A key definitional problem for ESG can be found in a Musk tweet responding to Tesla's getting dropped from the S&P 500 ESG index even while ExxonMobil was added: "Despite Tesla doing more for the environment than any company ever!"

ExxonMobil is no leftist darling. But while the assessment of ESG performance and the subsequent distillation into an ESG rating certainly is not determining "[h]ow compliant your business is with the leftist agenda," as Musk claims, it is true that the measurement and reporting of ESG performance doesn’t align well with how the ESG story has been communicated to investors. 

Some context: Insights and advisory consultancy GlobeScan found that 51 percent of American retail investors say ESG has influenced their investments, and 82 percent of retail investors globally say they are interested in investing in companies that are socially and environmentally responsible. But, almost a third say they lack the information required to guide their investments toward socially and environmentally responsible companies. 

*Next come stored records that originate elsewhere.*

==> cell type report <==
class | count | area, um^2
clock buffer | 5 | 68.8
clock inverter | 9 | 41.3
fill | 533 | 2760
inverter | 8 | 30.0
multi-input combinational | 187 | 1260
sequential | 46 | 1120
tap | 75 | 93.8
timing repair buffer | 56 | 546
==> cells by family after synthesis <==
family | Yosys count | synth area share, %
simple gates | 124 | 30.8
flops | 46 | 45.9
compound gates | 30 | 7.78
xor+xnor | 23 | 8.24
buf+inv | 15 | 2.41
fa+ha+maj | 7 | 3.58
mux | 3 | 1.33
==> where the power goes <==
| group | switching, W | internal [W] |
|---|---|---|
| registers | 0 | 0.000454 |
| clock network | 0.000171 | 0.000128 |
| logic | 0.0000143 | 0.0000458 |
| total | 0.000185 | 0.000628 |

But, to date, the promise and the power of ESG investing has been miscommunicated to the public as a way to vote with your dollars for the world one wishes to see realized, and less so for what it really is: a risk assessment accounting for climate impacts on a company’s ability to create sustained value.

ESG ≠ Sustainability

Although they thematically rhyme, impact, sustainability, corporate responsibility and ESG are not synonyms.  

Ken Pucker, former Timberland COO and current Tufts lecturer, recently shared an excellent bit of clarification:

"ESG is primarily focused on assessing risks and opportunities to companies as a result of evolving social, environmental and governance factors. As practiced in the U.S. … it is principally about the impact of the world on the company, not the impact of the company on the planet. Thus, it does not make sense to conflate ESG investment with planetary action / sustainability. They are very different things."

But at the moment, BlackRock describes ESG investing as "Investing in progress"; Vanguard positions its ESG products as "funds that reflect what matters most to you"; and for State Street Global Advisors, it is about "building a sustainable future."

Salesforce CEO Marc Benioff once said, "If someone asks me what cloud computing is, I try not to get bogged down with definitions. I tell them that, simply put, cloud computing is a better way to run your business."

The ESG industry has taken a similar approach to educating investors, and they’ve gotten a poor education as a result. 

As anyone working in climate knows, the science isn’t really the issue, it’s how it's communicated. There will always be art to complement the science of ESG, but as it stands, the space needs more scientists, better communicators of that science and less room for artistic interpretations. Allowing hyperbole to inform investors about the impact or capabilities of ESG won’t serve the industry, people or the planet. 

If we’re going to find the proper ESG GPS coordinates, the industry needs to ensure that those using the GPS know how the thing works.